The welfare state and social expenditure

Welfare provision in the contemporary world tends to be more advanced in the countries with stronger and more developed nations; very poor countries generally have more limited welfare services. Within developed economies in Western Europe, however, there is very little association between economic performance and welfare expenditure (see A. B. Atkinson, Incomes and the Welfare State, Cambridge University Press 1995). There are individual exceptions on both sides, but as the table below suggests, the higher levels of social expenditure in the European Union are not associated with lower growth, lower productivity or higher unemployment, while the pursuit of liberal free-market policies leads neither to guaranteed prosperity nor to social collapse. The table shows that countries with more limited expenditure, like Australia, Canada and Japan, do no better or worse economically than countries with high social expenditure, like Belgium, Germany and Denmark. (For more in-depth comparison, see R Goodin, B Headey, R Muffels, H Dirven, The real worlds of welfare capitalism, Cambridge University Press, 2000.)

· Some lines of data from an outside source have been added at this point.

### src/rtl/ssr_mode_scheduler_if.sv
// Switch inputs and encoder handshake of the SSR mode scheduler, bundled for the
// scheduler (slave) and whatever drives it (master).
interface ssr_mode_scheduler_if;
  logic [5:0] sw;
  logic [5:0] rem_sw;
  logic       pri_tick;
  logic       enc_ready;
  logic       enc_start;
  logic [1:0] enc_mode;
  logic       tx_en;
  logic [3:0] active_modes;
  logic       busy;
  logic [7:0] skip_cnt;

  modport master (
    output sw, rem_sw, pri_tick, enc_ready,
    input  enc_start, enc_mode, tx_en, active_modes, busy, skip_cnt
  );

  modport slave (
    input  sw, rem_sw, pri_tick, enc_ready,
    output enc_start, enc_mode, tx_en, active_modes, busy, skip_cnt
  );
endinterface

### src/rtl/ssr_mode_scheduler.sv
// SSR interrogation mode scheduler: debounces local/remote switch settings and issues
// one round-robin mode request per pulse repetition interval to the encoder.
module ssr_mode_scheduler #(
  parameter int unsigned DEB_CYCLES = 1000
) (
  input logic                  clk,
  input logic                  rst,
  ssr_mode_scheduler_if.slave  bus
);

  localparam int unsigned CNT_W  = 16;
  localparam int unsigned SRC_W  = 6;
  localparam int unsigned SKIP_W = 8;
  localparam logic [CNT_W-1:0]  CNT_MAX  = CNT_W'(DEB_CYCLES - 1);
  localparam logic [SKIP_W-1:0] SKIP_MAX = '1;

  typedef enum logic {IDLE, REQ} state_e;

  state_e             state_q, state_d;
  logic [SRC_W-1:0]   src_c;
  logic [SRC_W-1:0]   prev_src_q;
  logic [SRC_W-1:0]   cfg_q, cfg_d;
  logic [CNT_W-1:0]   cnt_q, cnt_d;
  logic [1:0]         enc_mode_q, enc_mode_d;
  logic [1:0]         last_mode_q, last_mode_d;
  logic [SKIP_W-1:0]  skip_q, skip_d;
  logic               enc_start_q, busy_q;
  logic               tx_en_c;
  logic [3:0]         active_c;
  logic [1:0]         sel_c;
  logic [1:0]         cand_c;
  logic               found_c;

  // REM (bit0) always comes from the local panel, even when remote control is selected
  always_comb begin
    src_c    = bus.sw[0] ? bus.rem_sw : bus.sw;
    src_c[0] = bus.sw[0];
  end

  always_comb begin
    cnt_d = cnt_q;
    cfg_d = cfg_q;
    if (src_c != prev_src_q) begin
      cnt_d = '0;
    end else if (cnt_q == CNT_MAX) begin
      cfg_d = prev_src_q;
    end else begin
      cnt_d = cnt_q + CNT_W'(1);
    end
  end

  assign tx_en_c  = cfg_q[1];
  assign active_c = cfg_q[5:2];

  // First enabled mode strictly after last_mode; active_c[3] is mode 1, active_c[0] is mode C
  always_comb begin
    sel_c   = last_mode_q;
    cand_c  = last_mode_q;
    found_c = 1'b0;
    for (int k = 1; k <= 4; k++) begin
      cand_c = last_mode_q + 2'(k);
      if (!found_c && active_c[2'd3 - cand_c]) begin
        sel_c   = cand_c;
        found_c = 1'b1;
      end
    end
  end

  always_comb begin
    state_d     = state_q;
    enc_mode_d  = enc_mode_q;
    last_mode_d = last_mode_q;
    skip_d      = skip_q;
    case (state_q)
      IDLE: begin
        if (bus.pri_tick && tx_en_c && (active_c != 4'd0)) begin
          state_d    = REQ;
          enc_mode_d = sel_c;
        end
      end
      REQ: begin
        if (bus.pri_tick && (skip_q != SKIP_MAX)) skip_d = skip_q + SKIP_W'(1);
        if (bus.enc_ready) begin
          state_d     = IDLE;
          last_mode_d = enc_mode_q;
        end else if (!tx_en_c) begin
          state_d = IDLE;
        end
      end
      default: state_d = IDLE;
    endcase
  end

  always_ff @(posedge clk or negedge rst) begin
    if (!rst) begin
      prev_src_q  <= '0;
      cnt_q       <= '0;
      cfg_q       <= '0;
      state_q     <= IDLE;
      enc_mode_q  <= 2'b00;
      last_mode_q <= 2'b11;
      skip_q      <= '0;
      enc_start_q <= 1'b0;
      busy_q      <= 1'b0;
    end else begin
      prev_src_q  <= src_c;
      cnt_q       <= cnt_d;
      cfg_q       <= cfg_d;
      state_q     <= state_d;
      enc_mode_q  <= enc_mode_d;
      last_mode_q <= last_mode_d;
      skip_q      <= skip_d;
      enc_start_q <= (state_d == REQ);
      busy_q      <= (state_d == REQ);
    end
  end

  assign bus.enc_start    = enc_start_q;
  assign bus.busy         = busy_q;
  assign bus.enc_mode     = enc_mode_q;
  assign bus.tx_en        = tx_en_c;
  assign bus.active_modes = active_c;
  assign bus.skip_cnt     = skip_q;

endmodule

### src/flat_wrapper.sv
// flat-port wrapper written by rule: the top's interface ports become plain ports
module ssr_mode_scheduler_flat 
#(
  parameter int unsigned DEB_CYCLES = 1000
)
  (clk, rst, bus_sw, bus_rem_sw, bus_pri_tick, bus_enc_ready, bus_enc_start, bus_enc_mode, bus_tx_en, bus_active_modes, bus_busy, bus_skip_cnt);
  ssr_mode_scheduler_if bus_i ();
  input logic clk;
  input logic rst;
  input wire logic [$bits(bus_i.sw)-1:0] bus_sw;
  input wire logic [$bits(bus_i.rem_sw)-1:0] bus_rem_sw;
  input wire logic [$bits(bus_i.pri_tick)-1:0] bus_pri_tick;
  input wire logic [$bits(bus_i.enc_ready)-1:0] bus_enc_ready;
  output wire logic [$bits(bus_i.enc_start)-1:0] bus_enc_start;
  output wire logic [$bits(bus_i.enc_mode)-1:0] bus_enc_mode;
  output wire logic [$bits(bus_i.tx_en)-1:0] bus_tx_en;
  output wire logic [$bits(bus_i.active_modes)-1:0] bus_active_modes;
  output wire logic [$bits(bus_i.busy)-1:0] bus_busy;
  output wire logic [$bits(bus_i.skip_cnt)-1:0] bus_skip_cnt;
  assign bus_i.sw = bus_sw;
  assign bus_i.rem_sw = bus_rem_sw;
  assign bus_i.pri_tick = bus_pri_tick;
  assign bus_i.enc_ready = bus_enc_ready;
  assign bus_enc_start = bus_i.enc_start;
  assign bus_enc_mode = bus_i.enc_mode;
  assign bus_tx_en = bus_i.tx_en;
  assign bus_active_modes = bus_i.active_modes;
  assign bus_busy = bus_i.busy;
  assign bus_skip_cnt = bus_i.skip_cnt;
  ssr_mode_scheduler #(.DEB_CYCLES(DEB_CYCLES)) u_core (.clk(clk), .rst(rst), .bus(bus_i));
endmodule
### config.mk
export PLATFORM = sky130hd
export DESIGN_NAME = ssr_mode_scheduler_flat
export DESIGN_NICKNAME = d
export VERILOG_FILES = /design/src/rtl/ssr_mode_scheduler_if.sv /design/src/rtl/ssr_mode_scheduler.sv /design/src/flat_wrapper.sv
export SDC_FILE = /design/constraint.sdc
export NUM_CORES = 1
export LEC_CHECK = 0
export ABC_CLOCK_PERIOD_IN_PS = 3900
export CORE_UTILIZATION = 45
export CTS_CLUSTER_DIAMETER = 40
export DETAILED_ROUTE_END_ITERATION = 10
export MAX_ROUTING_LAYER = met4
export PLACE_DENSITY = 0.7
export REMOVE_ABC_BUFFERS = 1
export SLEW_MARGIN = 20
export SYNTH_ARGS = -nofsm -noshare
export SYNTH_HDL_FRONTEND = slang
export SYNTH_SLANG_ARGS = --single-unit
export TNS_END_PERCENT = 10
### constraint.sdc
create_clock -name clk -period 3.9 [get_ports clk]
set_input_delay 0.39 -clock clk [delete_from_list [all_inputs] [get_ports clk]]
set_output_delay 0.39 -clock clk [all_outputs]
set_load 0.1 [all_outputs]
==> flow_metrics.py <==
metrics = {
    "detailed_routing": {
        "drtIter0Drc": 50,
        "vias": 1359,
        "wl_met1_um": 1530,
        "met2WireLength_um": 1790,
        "wl_per_cell_um": 13.6,
        "via_per_inst": 5.29,
        "drc": 0,
        "ant_nets": 0,
        "top_layer": "met4",
        "drt-total-wl_um": 3510,
        "wl_met3_um": 143,
        "first_pass_iters": 4,
    },
    "placement": {
        "place.gp.congestion": 0.741,
        "hpwlAfterDp_um": 2600,
        "port_buffers": 31,
        "dp_cells": 249,
    },
    "power": {
        "p_per_area_nw_per_um2": 338,
        "total_power_mw": 0.797,
        "p_leak_nw": 1.02,
        "irDropWorstVdd_uv": 214,
    },
    "worst_setup_path": {
        "crit_family": "buffers and inverters",
        "ff2ff_setup_slack_ps": 1860,
        "cp_max_fo": 6,
        "critPathMaxStageDelay_ps": 1170,
        "critical_path.slowest_cell": "clkdlybuf4s50_1",
        "crit_path_cell_trace": "clkdlybuf4s50_1",
        "required_ps": 3510,
        "startpoint_type": "register",
        "worst-path-buf-inv": 1,
        "path_class": "reg -> out",
        "end_kind": "output port",
        "arrival_ps": 1920,
    },
    "floorplan": {
        "core_um2": 4030,
        "fp.dieH_um": 67.1,
        "row_count": 23,
        "pin_count": 33,
        "initial_core_util_pct": 47.4,
        "die_area_um2": 4500,
        "die_width_um": 67.1,
    },
    "finish": {
        "instances_no_fill": 257,
        "drive_gt1_share_pct": 11.1,
        "final_util_pct": 58.6,
        "antenna_cells": 0,
        "final_common_cell": "dfrtp_1",
        "syn2layout_area_growth_pct": 23.7,
        "nNetsFinal": 224,
        "final_cell_mix": "dfrtp_1, clkdlybuf4s50_1, nor2_1, xor2_1, nand2_1",
    },
    "synthesis": {
        "ys_seq_area_share_pct": 52.6,
        "syn_inst": 172,
        "ys_types": 38,
        "yosysWarnings": 0,
        "synth.avg_cell_area_um2": 11.1,
        "synth_flop_cell": "dfrtp_1",
        "ys_async_sr_fraction_pct": 100,
        "syn_area_um2": 1910,
        "synth_edf_count": 0,
        "ys_seq_elements": 40,
    },
    "timing": {
        "max_freq_mhz": 432,
        "tightest_slew_ps": 973,
        "hold_viol_final": 0,
        "period_needed_ps": 2310,
        "tns_ps": 0,
        "fin_skew_ps": 4.61,
        "slew_headroom_pct": 34.9,
        "finalMaxSlewViolations": 0,
        "grt_setup_unrepaired": "no",
        "setup_viol": 0,
        "fin_crit_sh_pct": 59.3,
    },
    "grt": {
        "antenna_found_initial": 0,
        "grt_pass1_vias": 1296,
        "grt_pass1_wl_um": 5880,
        "grt_max_degree": 41,
        "grt-ovfl-total": 0,
        "grt_util_all_layers_pct": 18.6,
    },
    "run": {
        "cap_violations": 0,
    },
    "cts": {
        "cts_resized": 0,
        "hold_buffers": 0,
        "cts_made_buffers": 5,
        "clk_path_buf_depth": 2,
        "cts_tree": "yes",
        "clk_latency_ps": 290,
        "root_buffer": "clkbuf_8",
        "path_clk_slew_ps": 70,
        "cts.sinks": 40,
        "cts_setup_buffers": 0,
        "cts_max_level": 2,
    },
    "run_status": {
        "status": "finished clean",
    },
    "min_path": {
        "min_path_type": "in -> async",
    },
}
==> sequential cells by signal, summed over array words and instances, names as in the netlist <==
register / flops
u_core.prev_src_q: 6
u_core.state_q: 1
u_core.cnt_q: 16
u_core.bus.skip_cnt: 8
u_core.bus.enc_mode: 2
u_core.cfg_q: 5
u_core.last_mode_q: 2
==> per-stage QoR <==
step                hold WS (ps)  worst slack [ps]  cell area (um2)
detailed placement           474              1250             2250
CTS                          231              1570             2360
global route                 275              1470             2360
global placement             472              1340             2250
floorplan                   94.4              1160             1880
finish                       203              1590             2360
==> logic make-up (layout without fill, tap and decap cells) <==
| group | count (synthesis) | in the layout | share of synthesized area, % |
|---|---|---|---|
| buffers and inverters | 11 | 46 | 2.82 |
| flip-flops | 40 | 40 | 52.6 |
| multiplexers | 13 | 13 | 8.13 |
| AO/OA/AOI/OAI | 17 | 17 | 5.57 |
| XOR/XNOR | 24 | 24 | 11.0 |
| adder cells (fa/ha/maj) | 2 | 2 | 1.31 |
| AND/OR/NAND/NOR | 65 | 65 | 18.6 |
==> layer usage <==
metal / track usage [%] / vias up
met5: - / -
met4: 6.38 / 0
met3: 5.65 / 5
met2: 30.6 / 24
met1: 21.3 / 671
li1: - / 659
==> area by class of cell <==
cell class,count,area (um2)
repair buffers,31,305
multi-input cells,121,851
inverters,7,26.3
fillers,333,1670
flip-flops and latches,40,1000
clock buffers,5,68.8
well taps,50,62.6
clock inverters,3,42.5
==> where the power goes <==
group	internal [mW]	switching (mW)	leakage, nW
Combinational	0.0239	0.0235	0.432
Sequential	0.419	0.00298	0.533
Clock	0.189	0.138	0.0541
==> path summary, 6_finish.rpt <==
| check | startpoint | endpoint | cells after the start |
|---|---|---|---|
| setup / recovery | u_core.cfg_q[3] | bus_active_modes[1] | 1 |
| hold / removal | rst | u_core.bus.skip_cnt[0] | 1 |
| setup reg to reg | u_core.cnt_q[12] | u_core.cfg_q[3] | 4 |
| hold reg to reg | u_core.prev_src_q[5] | u_core.cfg_q[5] | 1 |
| max in group asynchronous | rst | u_core.cnt_q[11] | 1 |
| min in group clk | u_core.prev_src_q[5] | u_core.cfg_q[5] | 1 |
==> synthesized netlist by cell type, drive strengths merged, types with 4 or more instances <==
| cell type | number | area share, % |
|---|---|---|
| a21oi | 5 | 1.3 |
| dfrtp | 38 | 50 |
| inv | 7 | 1.4 |
| mux2 | 11 | 7.1 |
| nand2 | 13 | 2.7 |
| nand3 | 9 | 3.0 |
| nand4 | 5 | 1.6 |
| nor2 | 23 | 4.5 |
| nor3 | 4 | 1.0 |
| o21ai | 4 | 1.0 |
| xnor2 | 10 | 4.6 |
| xor2 | 14 | 6.4 |
(Power assumes the default switching activity.)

The figures below show, first, welfare expenditure as a percentage of GDP for OECD member states, and second, GDP per capita (PPP US$)in 2001:

Denmark 29.2 | $29000
Sweden 28.9 | $24180
France 28.5 | $23990
Germany 27.4 | $25350
Belgium 27.2 | $25520
Switzerland 26.4 | $28100
Austria 26.0 | $26730
Finland 24.8 | $24430
Italy 24.4 | $24670
Greece 24.3 | $17440
Norway 23.9 | $29620
Poland 23.0 | $9450
United Kingdom 21.8 | $24160
Netherlands 21.8 | $27190
Portugal 21.1 | $18150
Luxembourg 20.8 | $53780
Czech Republic 20.1 | $14720
Hungary 20.1 | $12340
Iceland 19.8 | $29990
Spain 19.6 | $20150
New Zealand 18.5 | $19160
Australia 18.0 | $25370
Slovak Republic 17.9 | $11960
Canada 17.8 | $27130
Japan 16.9 | $25130
United States 14.8 | $34320
Ireland 13.8 | $32410
Mexico 11.8 | $8430
South Korea 6.1 | $15090

Figures from the OECD for 2001 [2] and UNDP Human Development Report 2003 [3]

Note: China, India, Indonesia, Brazil, Russia, and Pakistan have been left off because the OECD did not have welfare figures for them. However Russia GDP Per capita is $7100 and is a former Communist state, the ultimate "Welfare State". China is still considered mostly Communist and its per capita income is $2840.